TYSONS CORNER, VA—With the impending arrival of The Silver Line Metrorail service in Tysons Corner and Reston, VA, CBRE says Phase 1 of the Silver Line will spur increases in commercial office leasing and development in the area.
CBRE released a special report entitled “The Silver Line: Transforming Commercial Real Estate" that estimates an average of 200,000 square feet of net office demand annually through 2017 in Tysons Corner due to increased employment growth and Metro ridership linked to the completion of Phase 1 of the Silver Line this summer. The nearly $3 billion, 11.4-mile Phase 1 of the Silver Line has been under construction for about five years. Phase two of the project that will extend Metrorail another 23 miles through Fairfax County into Loudoun County, VA will be finished in 2018.
CBRE believes the development of high-quality office space in the area will increase rental rates for the Tysons Corner submarket. The report states that nearly 75% of the new development will be located within a 10-minute walk of a Metrorail station. It also recommends that developers focus on building needed multifamily projects and cultivate initiatives geared to attracting young, urban professionals to their projects and the area.
“The Silver Line will transform the landscape of Northern Virginia, driving population and employment growth around the new Metrorail stations,” the report predicts. “By 2050, the population of Tysons Corner is expected to grow six-fold, while employment will almost double.” The report states that the development of the Silver Line will spur an additional 30,000 jobs in Tysons Corner by 2020 and almost double its employment to 200,000 workers by 2050.
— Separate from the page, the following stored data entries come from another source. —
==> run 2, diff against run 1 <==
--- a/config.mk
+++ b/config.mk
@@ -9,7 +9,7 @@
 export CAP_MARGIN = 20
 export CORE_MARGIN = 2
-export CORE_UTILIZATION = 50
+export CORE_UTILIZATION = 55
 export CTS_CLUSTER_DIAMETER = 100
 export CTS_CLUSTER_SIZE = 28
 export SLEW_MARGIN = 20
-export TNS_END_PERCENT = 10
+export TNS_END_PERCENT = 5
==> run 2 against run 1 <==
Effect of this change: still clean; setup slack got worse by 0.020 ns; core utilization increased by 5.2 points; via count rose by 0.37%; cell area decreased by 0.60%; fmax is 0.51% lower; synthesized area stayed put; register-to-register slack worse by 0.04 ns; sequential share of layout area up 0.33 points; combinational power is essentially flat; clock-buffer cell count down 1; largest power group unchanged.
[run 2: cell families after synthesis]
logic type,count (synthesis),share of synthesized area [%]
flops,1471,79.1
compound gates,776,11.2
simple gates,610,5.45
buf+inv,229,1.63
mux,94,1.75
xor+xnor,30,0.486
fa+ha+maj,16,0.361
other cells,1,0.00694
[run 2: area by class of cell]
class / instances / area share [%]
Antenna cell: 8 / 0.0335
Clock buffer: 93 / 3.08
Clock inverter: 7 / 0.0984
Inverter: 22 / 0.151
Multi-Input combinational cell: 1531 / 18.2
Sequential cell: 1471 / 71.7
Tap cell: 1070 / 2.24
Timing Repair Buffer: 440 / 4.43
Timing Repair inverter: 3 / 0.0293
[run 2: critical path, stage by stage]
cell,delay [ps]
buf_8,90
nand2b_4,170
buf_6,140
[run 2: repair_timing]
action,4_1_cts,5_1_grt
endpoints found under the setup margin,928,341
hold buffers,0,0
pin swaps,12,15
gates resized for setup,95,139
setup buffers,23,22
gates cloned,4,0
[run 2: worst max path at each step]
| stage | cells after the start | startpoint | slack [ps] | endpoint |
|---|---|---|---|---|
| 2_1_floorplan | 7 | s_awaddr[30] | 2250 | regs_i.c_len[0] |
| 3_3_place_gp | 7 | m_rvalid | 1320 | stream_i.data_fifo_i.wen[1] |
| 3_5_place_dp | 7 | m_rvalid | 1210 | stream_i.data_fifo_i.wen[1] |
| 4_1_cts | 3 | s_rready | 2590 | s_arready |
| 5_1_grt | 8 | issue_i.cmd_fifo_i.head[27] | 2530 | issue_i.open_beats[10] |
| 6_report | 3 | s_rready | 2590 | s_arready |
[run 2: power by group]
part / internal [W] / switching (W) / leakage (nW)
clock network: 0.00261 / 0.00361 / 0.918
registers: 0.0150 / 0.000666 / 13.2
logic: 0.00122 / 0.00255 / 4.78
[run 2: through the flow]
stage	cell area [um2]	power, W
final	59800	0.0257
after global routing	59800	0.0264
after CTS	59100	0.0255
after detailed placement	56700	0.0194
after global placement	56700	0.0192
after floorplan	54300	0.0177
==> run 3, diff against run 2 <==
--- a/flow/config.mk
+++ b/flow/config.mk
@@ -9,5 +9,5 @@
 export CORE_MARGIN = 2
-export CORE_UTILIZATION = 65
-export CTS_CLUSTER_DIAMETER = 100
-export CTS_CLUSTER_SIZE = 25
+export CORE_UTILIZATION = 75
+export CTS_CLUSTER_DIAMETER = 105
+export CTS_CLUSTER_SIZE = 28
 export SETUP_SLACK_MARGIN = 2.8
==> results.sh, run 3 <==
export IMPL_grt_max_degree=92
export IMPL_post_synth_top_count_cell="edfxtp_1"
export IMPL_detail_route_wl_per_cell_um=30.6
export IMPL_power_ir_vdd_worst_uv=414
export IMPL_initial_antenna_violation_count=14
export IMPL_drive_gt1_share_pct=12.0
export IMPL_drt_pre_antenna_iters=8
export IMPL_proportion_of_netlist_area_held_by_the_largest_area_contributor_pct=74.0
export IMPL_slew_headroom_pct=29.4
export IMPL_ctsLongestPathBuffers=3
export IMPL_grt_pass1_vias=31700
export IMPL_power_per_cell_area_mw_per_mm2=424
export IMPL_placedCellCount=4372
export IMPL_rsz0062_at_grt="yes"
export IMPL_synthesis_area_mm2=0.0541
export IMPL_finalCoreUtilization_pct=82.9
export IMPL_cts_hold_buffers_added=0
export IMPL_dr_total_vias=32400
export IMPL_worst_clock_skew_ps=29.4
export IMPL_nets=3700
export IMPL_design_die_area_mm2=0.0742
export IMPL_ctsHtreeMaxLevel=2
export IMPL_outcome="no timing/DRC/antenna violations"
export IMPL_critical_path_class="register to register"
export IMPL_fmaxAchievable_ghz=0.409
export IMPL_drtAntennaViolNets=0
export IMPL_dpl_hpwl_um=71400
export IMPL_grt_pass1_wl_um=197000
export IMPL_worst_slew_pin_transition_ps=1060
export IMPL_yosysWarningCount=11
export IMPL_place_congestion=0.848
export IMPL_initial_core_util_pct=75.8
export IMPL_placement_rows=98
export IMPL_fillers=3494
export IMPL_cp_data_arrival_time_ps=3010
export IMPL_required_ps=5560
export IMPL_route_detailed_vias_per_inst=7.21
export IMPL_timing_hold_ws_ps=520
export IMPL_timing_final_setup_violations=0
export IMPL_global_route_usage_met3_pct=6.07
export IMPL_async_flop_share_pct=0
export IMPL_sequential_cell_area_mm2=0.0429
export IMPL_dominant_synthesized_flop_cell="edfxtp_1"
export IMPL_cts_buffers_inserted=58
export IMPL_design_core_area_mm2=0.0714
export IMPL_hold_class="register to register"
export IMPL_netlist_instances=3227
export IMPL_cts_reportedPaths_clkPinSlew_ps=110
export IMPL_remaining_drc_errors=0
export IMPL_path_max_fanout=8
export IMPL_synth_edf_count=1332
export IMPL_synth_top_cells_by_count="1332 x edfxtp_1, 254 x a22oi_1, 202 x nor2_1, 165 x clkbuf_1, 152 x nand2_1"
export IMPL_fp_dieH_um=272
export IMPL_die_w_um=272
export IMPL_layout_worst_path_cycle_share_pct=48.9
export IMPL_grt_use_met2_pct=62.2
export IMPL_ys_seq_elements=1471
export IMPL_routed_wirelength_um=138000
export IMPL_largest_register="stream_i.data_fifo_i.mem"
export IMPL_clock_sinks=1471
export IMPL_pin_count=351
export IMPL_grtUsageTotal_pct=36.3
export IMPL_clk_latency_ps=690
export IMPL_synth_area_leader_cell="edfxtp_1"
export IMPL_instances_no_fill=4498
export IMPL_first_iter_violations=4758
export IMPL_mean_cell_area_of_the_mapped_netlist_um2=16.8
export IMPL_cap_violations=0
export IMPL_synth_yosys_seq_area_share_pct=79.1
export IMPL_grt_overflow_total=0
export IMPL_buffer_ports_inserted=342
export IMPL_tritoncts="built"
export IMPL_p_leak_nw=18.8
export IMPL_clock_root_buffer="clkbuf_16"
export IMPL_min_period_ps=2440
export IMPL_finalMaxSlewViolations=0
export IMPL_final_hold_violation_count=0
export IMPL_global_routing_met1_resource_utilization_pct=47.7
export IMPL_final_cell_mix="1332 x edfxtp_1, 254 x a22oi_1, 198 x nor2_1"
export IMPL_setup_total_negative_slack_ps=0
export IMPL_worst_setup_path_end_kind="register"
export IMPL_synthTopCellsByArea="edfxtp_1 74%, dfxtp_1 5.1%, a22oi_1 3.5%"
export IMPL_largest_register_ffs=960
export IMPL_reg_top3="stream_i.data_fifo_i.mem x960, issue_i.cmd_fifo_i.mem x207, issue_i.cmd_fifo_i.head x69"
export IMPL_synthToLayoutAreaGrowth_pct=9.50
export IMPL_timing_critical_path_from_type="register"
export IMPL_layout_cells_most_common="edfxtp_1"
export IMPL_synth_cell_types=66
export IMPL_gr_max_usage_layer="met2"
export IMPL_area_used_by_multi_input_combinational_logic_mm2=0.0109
Background: an optimization exercise with open tools, aiming at small area, a short achievable clock period and few clock cycles per item. Do not read the settings as production practice. In this exercise RTL edits were held to simulation tests only and were not proved equivalent to the original. No activity file was given, so power comes from the tool's default toggle rates.

==> flow/design.v <==
module seq_alu #(
    parameter int WIDTH   = 32,
    parameter int SHAMT_W = $clog2(WIDTH)
) (
    input  logic               clock_i,
    input  logic               reset_n_i,
    input  logic               start_i,
    input  logic [4:0]         opcode_i,
    input  logic [WIDTH-1:0]   a_i,
    input  logic [WIDTH-1:0]   b_i,
    output logic               ready_o,
    output logic               valid_o,
    output logic [2*WIDTH-1:0] result_o,
    output logic               zero_o,
    output logic               negative_o,
    output logic               div_by_zero_o,
    output logic               illegal_op_o
);
    localparam logic [4:0] OP_ADD  = 5'b00011, OP_SUB  = 5'b00100, OP_SHR  = 5'b00101,
                           OP_SHRA = 5'b00110, OP_SHL  = 5'b00111, OP_ROR  = 5'b01000,
                           OP_ROL  = 5'b01001, OP_AND  = 5'b01010, OP_OR   = 5'b01011,
                           OP_ADDI = 5'b01100, OP_ANDI = 5'b01101, OP_ORI  = 5'b01110,
                           OP_MUL  = 5'b01111, OP_DIV  = 5'b10000, OP_NEG  = 5'b10001,
                           OP_NOT  = 5'b10010;
    function automatic logic [4:0] lzc32(input logic [31:0] v);
        logic [15:0] v1; logic [15:0] c1;
        logic [7:0]  v2; logic [15:0] c2;
        logic [3:0]  v3; logic [11:0] c3;
        logic [1:0]  v4; logic [7:0]  c4;
        for (int i = 0; i < 16; i++) begin
            v1[i] = v[2*i+1] | v[2*i];
            c1[i] = ~v[2*i+1];
        end
        for (int i = 0; i < 8; i++) begin
            v2[i] = v1[2*i+1] | v1[2*i];
            c2[2*i+:2] = v1[2*i+1] ? {1'b0, c1[2*i+1]} : {1'b1, c1[2*i]};
        end
        for (int i = 0; i < 4; i++) begin
            v3[i] = v2[2*i+1] | v2[2*i];
            c3[3*i+:3] = v2[2*i+1] ? {1'b0, c2[2*(2*i+1)+:2]} : {1'b1, c2[2*(2*i)+:2]};
        end
        for (int i = 0; i < 2; i++) begin
            v4[i] = v3[2*i+1] | v3[2*i];
            c4[4*i+:4] = v3[2*i+1] ? {1'b0, c3[3*(2*i+1)+:3]} : {1'b1, c3[3*(2*i)+:3]};
        end
        lzc32 = v4[1] ? {1'b0, c4[7:4]} : {1'b1, c4[3:0]};
    endfunction
    function automatic logic [4:0] lsm1(input logic [31:0] x);
        lsm1 = lzc32({x[30:0] ^ {31{x[31]}}, 1'b1});
    endfunction
    function automatic logic [31:0] lowmask(input logic [5:0] n);    
        logic [1:0]  t1; logic [3:0] t2; logic [7:0] t3; logic [15:0] t4; logic [31:0] t5;
        t1 = {1'b0, n[0]};
        t2 = {{2{n[1]}} & t1, {2{n[1]}} | t1};
        t3 = {{4{n[2]}} & t2, {4{n[2]}} | t2};
        t4 = {{8{n[3]}} & t3, {8{n[3]}} | t3};
        t5 = {{16{n[4]}} & t4, {16{n[4]}} | t4};
        lowmask = {32{n[5]}} | t5;
    endfunction
    logic        s1_q;                 
    logic [31:0] a_q, b_q;             
    logic [4:0]  za_q, zb_q;           
    logic [4:0]  ra_q;                 
    logic [5:0]  sh_q;                 
    logic        g_xa, g_arith, g_inv, g_top, g_low, g_shra, g_sh, g_and, g_or, g_not;
    logic        g_mul, g_divn, g_dbz, g_ill, g_done;
    logic        st_mul, st_al1, st_al2, st_norm, st_div, st_cor, st_fxq, st_fxr;
    logic [31:0] h_q, l_q;             
    logic [4:0]  cnt_q;                
    logic        last_q, rz_q, negq_q, negr_q, rneg_q;
    logic        b1_q, b2_q, bn_q;     
    logic        valid_q, wide_q, dbz_q, ill_q, zh_q;
    logic        xh, yb, xinv, yinv;
    logic [33:0] ax, ay, sum;
    always_comb begin
        xh   = st_mul | st_cor | st_fxr;
        yb   = g_arith | st_div | st_cor;
        xinv = g_divn | st_fxq | st_fxr;
        yinv = bn_q | g_inv | (st_div & (rneg_q ~^ b_q[31])) | (st_cor & b_q[31]);
        ax   = ({34{g_xa}} & {{2{a_q[31]}}, a_q}) | ({34{xh}} & {{2{h_q[31]}}, h_q}) |
               ({34{st_div}} & {h_q[31], h_q, l_q[31]}) | ({34{st_fxq}} & {2'b00, l_q});
        ay   = ({34{b1_q}} & {{2{a_q[31]}}, a_q}) | ({34{b2_q}} & {a_q[31], a_q, 1'b0}) |
               ({34{yb}} & {{2{b_q[31]}}, b_q});
        sum  = (ax ^ {34{xinv}}) + (ay ^ {34{yinv}}) + {33'd0, xinv | yinv};
    end
    logic [31:0] rot_in, rot_out, lowm, topm, msk, sh_out;
    logic        fill, use_top, use_low;
    assign lowm = lowmask(sh_q);
    always_comb for (int i = 0; i < 32; i++) topm[i] = lowm[31-i];
    always_comb begin
        rot_in  = st_al1 ? ((h_q & lowm) | (l_q & ~lowm)) : st_al2 ? h_q : a_q;
        use_top = g_top | st_al2;
        use_low = g_low | st_norm;
        fill    = (g_shra & a_q[31]) | (st_al2 & h_q[31]);
    end
    logic [31:0] r1, r2, r3, r4;
    assign r1      = ra_q[0] ? {rot_in[0], rot_in[31:1]} : rot_in;
    assign r2      = ra_q[1] ? {r1[1:0], r1[31:2]} : r1;
    assign r3      = ra_q[2] ? {r2[3:0], r2[31:4]} : r2;
    assign r4      = ra_q[3] ? {r3[7:0], r3[31:8]} : r3;
    assign rot_out = ra_q[4] ? {r4[15:0], r4[31:16]} : r4;
    assign msk     = ({32{use_top}} & topm) | ({32{use_low}} & lowm);
    assign sh_out  = (rot_out & ~msk) | ({32{fill}} & msk);
    logic        sel_sum, sel_sh;
    logic [31:0] res_l;
    always_comb begin
        sel_sum = g_arith | st_fxq;
        sel_sh  = g_sh | st_norm | st_al1;
        res_l   = ({32{sel_sum}} & sum[31:0]) | ({32{sel_sh}} & sh_out) |
                  ({32{g_and}} & (a_q & b_q)) | ({32{g_or}} & (a_q | b_q)) |
                  ({32{g_not}} & ~b_q) | {32{g_dbz}};
    end
    logic [4:0]  zm;
    logic        mrz, dlo, dhi;
    logic [4:0]  kd;                   
    logic [4:0]  mr;                   
    logic [6:0]  s_raw;
    logic [4:0]  s_neg;
    logic [5:0]  s_div;
    logic [4:0]  ra_div;
    always_comb begin
        zm     = zb_q;
        mrz    = zm[4:1] <= 4'd2;
        kd     = mrz ? 5'd15 : {1'b0, ~zm[4:1]};
        mr     = mrz ? 5'd0 : {zm[4:1], 1'b0};
        s_raw  = {2'b00, za_q} - {2'b00, zb_q} - {6'd0, a_q[31]} + 7'd31;
        s_neg  = zb_q - za_q + {4'd0, a_q[31]} + 5'd1;         
        dlo    = s_raw[6];
        dhi    = ~s_raw[6] & (s_raw[5] & (s_raw[4:0] != 5'd0));
        s_div  = dlo ? 6'd0 : dhi ? 6'd32 : s_raw[5:0];
        ra_div = (dlo | dhi) ? 5'd0 : s_neg;
    end
    logic done, done_rdy, s1_free, accept, mul_next, last_mul;
    assign last_mul = st_mul & last_q;
    logic div_rneg;                    
    assign div_rneg = sum[33];
    assign done_rdy = g_done | st_al2 | (st_norm & sh_q[5] & ~negq_q & ~negr_q) |
                      (st_cor & ~negq_q & ~negr_q) | (st_fxq & ~negr_q) | st_fxr;
    assign done     = done_rdy | (st_div & last_q & ~div_rneg & ~negq_q & ~negr_q);
    assign s1_free  = ~s1_q | done_rdy;
    assign ready_o  = s1_free;
    assign accept   = start_i & s1_free;
    assign mul_next = (g_mul & (kd != 5'd0)) | (st_mul & ~last_q);
    logic d_add, d_sub, d_neg, d_shr, d_shra, d_shl, d_rot, d_and, d_or, d_not, d_mul, d_div, d_bz;
    always_comb begin
        d_add  = (opcode_i == OP_ADD) | (opcode_i == OP_ADDI);
        d_sub  = opcode_i == OP_SUB;
        d_neg  = opcode_i == OP_NEG;
        d_shr  = opcode_i == OP_SHR;
        d_shra = opcode_i == OP_SHRA;
        d_shl  = opcode_i == OP_SHL;
        d_rot  = (opcode_i == OP_ROR) | (opcode_i == OP_ROL);
        d_and  = (opcode_i == OP_AND) | (opcode_i == OP_ANDI);
        d_or   = (opcode_i == OP_OR) | (opcode_i == OP_ORI);
        d_not  = opcode_i == OP_NOT;
        d_mul  = opcode_i == OP_MUL;
        d_div  = opcode_i == OP_DIV;
        d_bz   = b_i == 32'd0;
    end
    logic [4:0] la, lb;
    logic       sw_i;
    logic [1:0] mp01;
    always_comb begin
        la   = lsm1(a_i);
        lb   = lsm1(b_i);
        sw_i = d_mul & ((&a_i[31:16]) | ~(|a_i[31:16])) & ~((&b_i[31:16]) | ~(|b_i[31:16]));
        mp01 = sw_i ? a_i[1:0] : b_i[1:0];
    end
    always_ff @(posedge clock_i or negedge reset_n_i) begin
        if (!reset_n_i) begin
            s1_q    <= 1'b0;
            valid_q <= 1'b0;
            g_mul   <= 1'b0;
            g_divn  <= 1'b0;
            g_done  <= 1'b0;
            st_mul  <= 1'b0;
            st_al1  <= 1'b0;
            st_al2  <= 1'b0;
            st_norm <= 1'b0;
            st_div  <= 1'b0;
            st_cor  <= 1'b0;
            st_fxq  <= 1'b0;
            st_fxr  <= 1'b0;
        end else begin
            valid_q <= done;
            if (accept)    s1_q <= 1'b1;
            else if (done) s1_q <= 1'b0;
            g_mul   <= accept & d_mul;
            g_divn  <= accept & d_div & ~d_bz;
            g_done  <= accept & ~d_mul & ~(d_div & ~d_bz);
            st_mul  <= mul_next;
            st_al1  <= (g_mul & (kd == 5'd0)) | (last_mul & ~rz_q);
            st_al2  <= st_al1 | (last_mul & rz_q);
            st_norm <= g_divn;
            st_div  <= (st_norm & ~sh_q[5]) | (st_div & ~last_q);
            st_cor  <= st_div & last_q & div_rneg;
            st_fxq  <= (((st_norm & sh_q[5]) | (st_div & last_q & ~div_rneg)) | st_cor) & negq_q;
            st_fxr  <= ((((st_norm & sh_q[5]) | (st_div & last_q & ~div_rneg)) | st_cor) & ~negq_q & negr_q) |
                       (st_fxq & negr_q);
        end
    end
    always_ff @(posedge clock_i) begin
        g_xa    <= accept & (d_add | d_sub | (d_div & ~d_bz));
        g_arith <= accept & (d_add | d_sub | d_neg);
        g_inv   <= accept & (d_sub | d_neg);
        g_top   <= accept & (d_shr | d_shra);
        g_low   <= accept & d_shl;
        g_shra  <= accept & d_shra;
        g_sh    <= accept & (d_shr | d_shra | d_shl | d_rot);
        g_and   <= accept & d_and;
        g_or    <= accept & d_or;
        g_not   <= accept & d_not;
        g_dbz   <= accept & d_div & d_bz;
        g_ill   <= accept & ((opcode_i < OP_ADD) | (opcode_i > OP_NOT));
        if (accept) begin
            a_q  <= sw_i ? b_i : a_i;
            b_q  <= sw_i ? a_i : b_i;
            za_q <= la;
            zb_q <= sw_i ? la : lb;
            ra_q <= ((opcode_i == OP_SHL) | (opcode_i == OP_ROL)) ? 5'(-b_i[4:0]) : b_i[4:0];
            sh_q <= {1'b0, b_i[4:0]};
        end else if (g_mul) begin
            ra_q <= mr;
            sh_q <= {1'b0, mr};
        end else if (g_divn) begin
            if (a_q[31]) a_q <= sum[31:0];             
            ra_q <= ra_div;
            sh_q <= s_div;
        end
        if (g_mul | g_divn | g_done) begin
            wide_q <= g_mul;
            dbz_q  <= g_dbz;
            ill_q  <= g_ill;
            zh_q   <= 1'b1;
            negq_q <= a_q[31] ^ b_q[31];
            negr_q <= a_q[31];
            cnt_q  <= g_mul ? kd - 5'd1 : ~s_div[4:0];
            last_q <= kd == 5'd1;
            rz_q   <= mrz;
        end else if (st_norm) begin
            last_q <= cnt_q == 5'd0;
            rneg_q <= 1'b0;
        end else if (st_mul | st_div) begin
            cnt_q  <= cnt_q - 5'd1;
            last_q <= cnt_q == 5'd1;
            rneg_q <= div_rneg;
        end else if (st_al2) begin
            zh_q   <= sh_out == 32'd0;
        end
        if (accept) begin
            b1_q <= d_mul & mp01[0];
            b2_q <= d_mul & mp01[1] & ~mp01[0];
            bn_q <= d_mul & mp01[1];
        end else if (g_mul) begin
            b1_q <= mul_next & (b_q[2] ^ b_q[1]);
            b2_q <= mul_next & ((b_q[3] & ~b_q[2] & ~b_q[1]) | (~b_q[3] & b_q[2] & b_q[1]));
            bn_q <= mul_next & b_q[3];
        end else begin
            b1_q <= mul_next & (l_q[2] ^ l_q[1]);
            b2_q <= mul_next & ((l_q[3] & ~l_q[2] & ~l_q[1]) | (~l_q[3] & l_q[2] & l_q[1]));
            bn_q <= mul_next & l_q[3];
        end
        if (g_divn | g_done) h_q <= {32{g_dbz}} & a_q;
        else if (g_mul | st_mul) h_q <= sum[33:2];
        else if (st_div | st_cor | st_fxr) h_q <= sum[31:0];
        else if (st_norm) h_q <= rot_out & msk;
        else if (st_al2)  h_q <= sh_out;
        if (g_mul)       l_q <= {sum[1:0], b_q[31:2]};
        else if (st_mul) l_q <= {sum[1:0], l_q[31:2]};
        else if (st_div) l_q <= {l_q[30:0], ~div_rneg};
        else if (g_done | st_fxq | st_norm | st_al1) l_q <= res_l;
    end
    assign valid_o       = valid_q;
    assign result_o      = {h_q, l_q};
    assign zero_o        = (l_q == 32'd0) & zh_q;
    assign negative_o    = wide_q ? h_q[31] : l_q[31];
    assign div_by_zero_o = dbz_q;
    assign illegal_op_o  = ill_q;
endmodule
The Washington Metropolitan Area Transit Authority predicts the Silver Line will attract approximately 740,000 riders per month in the first year of operation.
The anticipated conclusion of Phase 1 construction has already had its impact on area office rental rates. CBRE states that office rental rates rose 9% to 11% last year for buildings near the Greensboro, Spring Hill and Tysons Corner stations. In addition, new development and redevelopment projects such as Tysons Tower, which has secured some of the highest rates in the area, could eliminate some Class B and C lower-priced space options, thereby driving office rents even higher.